Presenting his EC$1.6 billion budget for 2024 to lawmakers, Gonsalves said that 2023 was the hottest year ever on planet Earth.
“The last six months of 2023 were the hottest six months globally in history. St. Vincent and the Grenadines was no exception. And we know that. Who feels it knows it.”
He said that in September, the country experienced a record of 25 consecutive days above average temperature.
“Taking into account the heat index, September 2023 felt like it was between 38 degrees and 48 degrees Celsius for those 25 days. In Fahrenheit that’s 100 degrees to 109 degrees Fahrenheit,” he said of the country where temperatures have traditionally varied between 25 degrees Celsius to 31 degrees Celsius, rarely rising above 32 degrees Celsius.
“Over the 92-day stretch from Aug. 1 to Oct. 31 in St Vincent and the Grenadines, 73 of those days were at an above average temperature.

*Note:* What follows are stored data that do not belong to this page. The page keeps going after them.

<file path="src/rtl/scc_ram.sv">
// Simple dual-port synchronous RAM with registered read data.
`default_nettype none
module scc_ram #(
  parameter int WIDTH = 8,
  parameter int DEPTH = 64
) (
  input  wire logic                     clk,
  input  wire logic                     we,
  input  wire logic [$clog2(DEPTH)-1:0] waddr,
  input  wire logic [WIDTH-1:0]         wdata,
  input  wire logic [$clog2(DEPTH)-1:0] raddr,
  output logic      [WIDTH-1:0]         rdata
);
  logic [WIDTH-1:0] mem [DEPTH];

  always_ff @(posedge clk) begin
    if (we) begin
      mem[waddr] <= wdata;
    end
    rdata <= mem[raddr];
  end
endmodule
`default_nettype wire

</file>
<file path="config.mk">
export PLATFORM = sky130hd
export DESIGN_NAME = scc_ram
export DESIGN_NICKNAME = d
export VERILOG_FILES = /design/src/rtl/scc_ram.sv
export SDC_FILE = /design/constraint.sdc
export NUM_CORES = 1
export LEC_CHECK = 0
export ABC_AREA = 1
export BUFFER_PORTS_ARGS = -buffer_cell sky130_fd_sc_hd__buf_2
export CAP_MARGIN = 20
export CORE_ASPECT_RATIO = 1.2
export CORE_MARGIN = 2
export CORE_UTILIZATION = 55
export DETAILED_ROUTE_END_ITERATION = 16
export GPL_ROUTABILITY_DRIVEN = 1
export PLACE_DENSITY_LB_ADDON = 0.15
export SYNTH_ARGS = -nofsm -noshare
export SYNTH_HDL_FRONTEND = slang
export SYNTH_SLANG_ARGS = --single-unit
</file>
<file path="constraint.sdc">
create_clock -name clk -period 3.1 [get_ports clk]
set_clock_uncertainty 0.2 [all_clocks]
set_input_delay 0.31 -clock clk [delete_from_list [all_inputs] [get_ports clk]]
set_output_delay 0.31 -clock clk [all_outputs]
set_load 0.1 [all_outputs]
</file>
== Word level (Yosys, flattened, before mapping) ==
Memory sizes are Yosys's and may differ from the RTL's. A register that Yosys moved wholly into a read port is not among the register bits.
Cells that the tools add are included.

* RAM bits: 512
* Memories: 1
* Register bits after elaboration: 0
* Bits of input ports: 22
* Output and inout bits: 8

* Muxes and demuxes: 2

{| class="wikitable"
|+ Memories
! name !! depth !! bits a word !! read ports !! clocked after Yosys merged registers in !! wr ports !! line !! text
|-
| mem || 64 || 8 || 1 || 1 || 1 || 14 || <nowiki>logic [WIDTH-1:0] mem [DEPTH];</nowiki>
|}

{| class="wikitable"
|+ Operators with widths
! operator !! count
|-
| 2-to-1 mux 1 bit || 2
|}

== Depth between registers and ports, before layout ==
* Depth after elaboration: 2
* Depth in mapped cells: 12

== Worst setup path before layout ==
Ideal clock, no wire load.

* Path type: input to register
* Start: input port we
* End: memory mem[48][0] (enable)
* Arrival time: 1.681 ns
* Setup slack: 0.824 ns
* Cell stages on the path: 3
* Data required time: 2.505 ns
* Cells stage by stage: clkbuf_1 > nand4_1 > nor4_1

* Longest elaborated chain between the ends: 2

{| class="wikitable"
|+ Ends and longest elaborated chain
! item !! line !! text
|-
| from (decl) || 8 || <nowiki>input wire logic we,</nowiki>
|-
| 2-to-1 mux 1 bit || 17 || <nowiki>if (we) begin</nowiki>
|-
| 2-to-1 mux 1 bit (not written as such) || 18 || <nowiki>mem[waddr] <= wdata;</nowiki>
|-
| to (decl) || 14 ||
|}

Every way passes these cells.

== Final worst setup path ==
* Start: input port waddr[1]
* End: memory mem[32][2] (enable)

{| class="wikitable"
|+ RTL lines
! item !! line !! text
|-
| from (decl) || 9 || <nowiki>input wire logic [$clog2(DEPTH)-1:0] waddr,</nowiki>
|}

Straight into the memory's write port.

==> reports/qor.yml <==
synth_edf_count: 512
syn-num-nets: 1827
drive_gt1_share_pct: 8.249
via_count: 13610
maxCapViolations: 0
rsz0062_at_grt: "false"
pre_cts_ws_ps: 436.7
period_share_pct: 67.28
grt_antenna_before_repair: 1
synth_most_common_cell: "nand2_1"
startpoint_type: "primary input"
synth_commonest_cells: "648 x nand2_1, 512 x edfxtp_1, 439 x nand3_1"
io_buffers: 29
wirelength_mm: 51.99
synth_top_flop_cell: "edfxtp_1"
instances_no_fill: 2354
hpwl_mm: 30.28
gr-total-overflow: 0
io_pins: 30
drc_errors: 0
tns_ps: 0
drt-initial-drc-count: 1439
ctsHtreeMaxLevel: 2
endpoint_kind: "flip-flop"
finalNetCount: 1850
netlist_instances: 1805
synth_cell_types: 16
grt_pass1_vias: 12910
finalSetupViolCount: 0
clk_pin_slew_ps: 60
status: "finished, final reports clean"
cts.path.max_buffers: 3
hp-class: "primary input to flip-flop"
async_flop_share_pct: 0
cellPowerDensity_mw_per_mm2: 630.6
cts_made_buffers: 49
yosys_warnings: 0
ys_seq_area_share_pct: 72.80
synth_area_leaders: "edfxtp_1 72%, nand2_1 11%, nand3_1 10%"
worst_slack_ps: 1014
critPathKind: "primary input to flip-flop"
ant_nets: 0
slew-limit-headroom_pct: 46.41
grt_pass1_wl_mm: 78.54
cp_data_arrival_time_ps: 2070
critPathMaxFanout: 9
tightestPinTransition_ps: 800.9
start_util_pct: 55.36
period_needed_ps: 2086
grt_max_degree: 129
critPathRequiredTime_ps: 3090
area_growth_pct: 10.03
slowest_delay_ps: 820
synthesis.area_sq_mm: 0.02134
die_h_um: 219.8
fp.dieW_um: 183.8
via_per_inst: 5.782
slowest_stage: "nor2_1"
maxSlewViolCount: 0
synth-seq-cells: 520
hold_viol_final: 0
gp_congestion: 0.8590
syn_avg_cell_area_sq_um: 11.82
fmax_mhz: 479.5
wl_per_cell_um: 22.09
cts_setup_buffers: 0
ctsRootBufferMaster: "clkbuf_16"
grt_usage_pct: 26.20
synth_top_area_share_pct: 72.05
power.leakage_nw: 8.477
fp.dieArea_sq_mm: 0.04040
insertion_delay_ps: 570
worstPathCellList: "buf_2 -> inv_1 -> nand4_1 -> nor2_1"
dr.pass1.iters: 5
core_sq_mm: 0.03855
clock_sinks: 520
rows: 79
place_inst: 2261
cts_tree: "yes"
synth_top_area_cell: "edfxtp_1"
peakVddDrop_uv: 391.2
[sequential cells by signal, summed over array words and instances (netlist names)]
| signal | cells |
|---|---|
| rdata | 8 |
| mem | 512 |
[cells in the final DEF (no fill, tap or decap)]
cell type and count:
nand4_1 9, bufinv_16 6, nor4_1 8, dfxtp_1 8, edfxtp_1 512, clkinv_1 15
clkbuf_16 51, inv_1 9, nand3_1 439, buf_6 1, inv_2 1, clkinvlp_4 3
buf_12 12, nand2_1 648, buf_4 43, buf_2 27, inv_6 2, diode_2 1
clkbuf_1 7, nor2_1 56, clkinv_2 7, inv_4 1, dlygate4sd3_1 2
[layout make-up]
type / count / area, sq um
inverters: 12 / 52.55
flip-flops and latches: 520 / 15530
clock inverters: 32 / 302.8
multi-input cells: 1160 / 4946
clock buffers: 58 / 1303
fillers: 3065 / 15070
repair buffers: 85 / 729.5
diodes: 1 / 2.502
well taps: 486 / 608.1
[critical path: cells and delay by family]
family | cells | cell delay [ps]
AND/OR/NAND/NOR | 2 | 1410
buffers and inverters | 2 | 350
[path summary, 6_finish.rpt]
| kind | startpoint | slack, ps | cells after the start | to |
|---|---|---|---|---|
| worst max register to register | mem[51][3] | 1540 | 8 | rdata[3] |
| worst min-delay path | wdata[0] | 60 | 2 | mem[49][0] |
| worst max-delay path | waddr[1] | 1010 | 4 | mem[32][2] |
| worst min register to register | mem[2][0] | 620 | 8 | rdata[0] |
[report_power, final]
part           internal [mW]  switching (mW)  total [mW]
clock network           3.49            2.50        5.99
registers               7.78          0.0226        7.80
logic                  0.237           0.775        1.01
[stage by stage]
step | total power, mW | util, % | cell area (sq um) | hold slack, ps
global placement | 8.950 | 56.68 | 21850 | 510.4
CTS | 14.89 | 60.90 | 23480 | 62.60
finish | 14.81 | 60.91 | 23480 | 64.85
global route | 15.23 | 60.90 | 23480 | 71.01
floorplan | 8.590 | - | 21340 | 208.9
detailed placement | 8.963 | 56.68 | 21850 | 517.8
[cells by family after synthesis]
family / share of synthesized area [%]
simple gates: 23.18
buf+inv: 4.022
flops: 72.80
[routing by layer]
layer	GRT usage [%]	share of wire, %	vias to the layer above
li1	-	-	6390
met1	35.49	42	6620
met2	42.26	47	494
met3	4.578	7.0	106
met4	11.01	4.1	2
met5	0	0.029	-
[timing repair]
| item | 4_1_cts | 5_1_grt |
|---|---|---|
| hold endpoints to repair | 19 | 0 |
| hold buffers | 2 | 0 |
| resized for setup | 0 | 0 |
Note: power is estimated with default switching activity, not from simulation.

Further, according to our Met Office, 2023 was our sixth consecutive year of below average rainfall.
“The implications of heat and drought are obvious for farmers, for the Central Water and Sewerage Authority (CWSA), for vulnerable Vincentians and for our national development plans.”
He said the 2024 fiscal package includes production support for farmers, including irrigation and water harvesting equipment.
“Additionally, as part of the Regional Disaster Vulnerability Reduction Project (RDVRP), equipment and training were provided to CWSA staff to assist in grappling with these new climate realities. The ongoing Volcanic Eruption Emergency Project (VEEP) has awarded a contract to the CWSA to design and construct enhancements to the North Windward water supply,” he said.
“The realities of climate change and our inbuilt vulnerabilities assure us that we will experience more climate disasters in the future. We know they will happen. We just don’t know when,” the finance minister said.
He noted that last month’s 28th annual attempt to do something meaningful about climate change took place 31 years after the famous Earth Summit in Brazil.
Gonsalves pointed out that at the meeting in Brazil, global leaders first acknowledged that “human activities have been substantially increasing the atmospheric concentration of greenhouse gases and that additional warming of the Earth’s surface and atmosphere may adversely affect natural ecosystems and human kind”.
He further noted the pledge 31 years ago to stabilize greenhouse gas concentrations in the atmosphere at a level that would protect dangerous anthropogenic interference with the climate system.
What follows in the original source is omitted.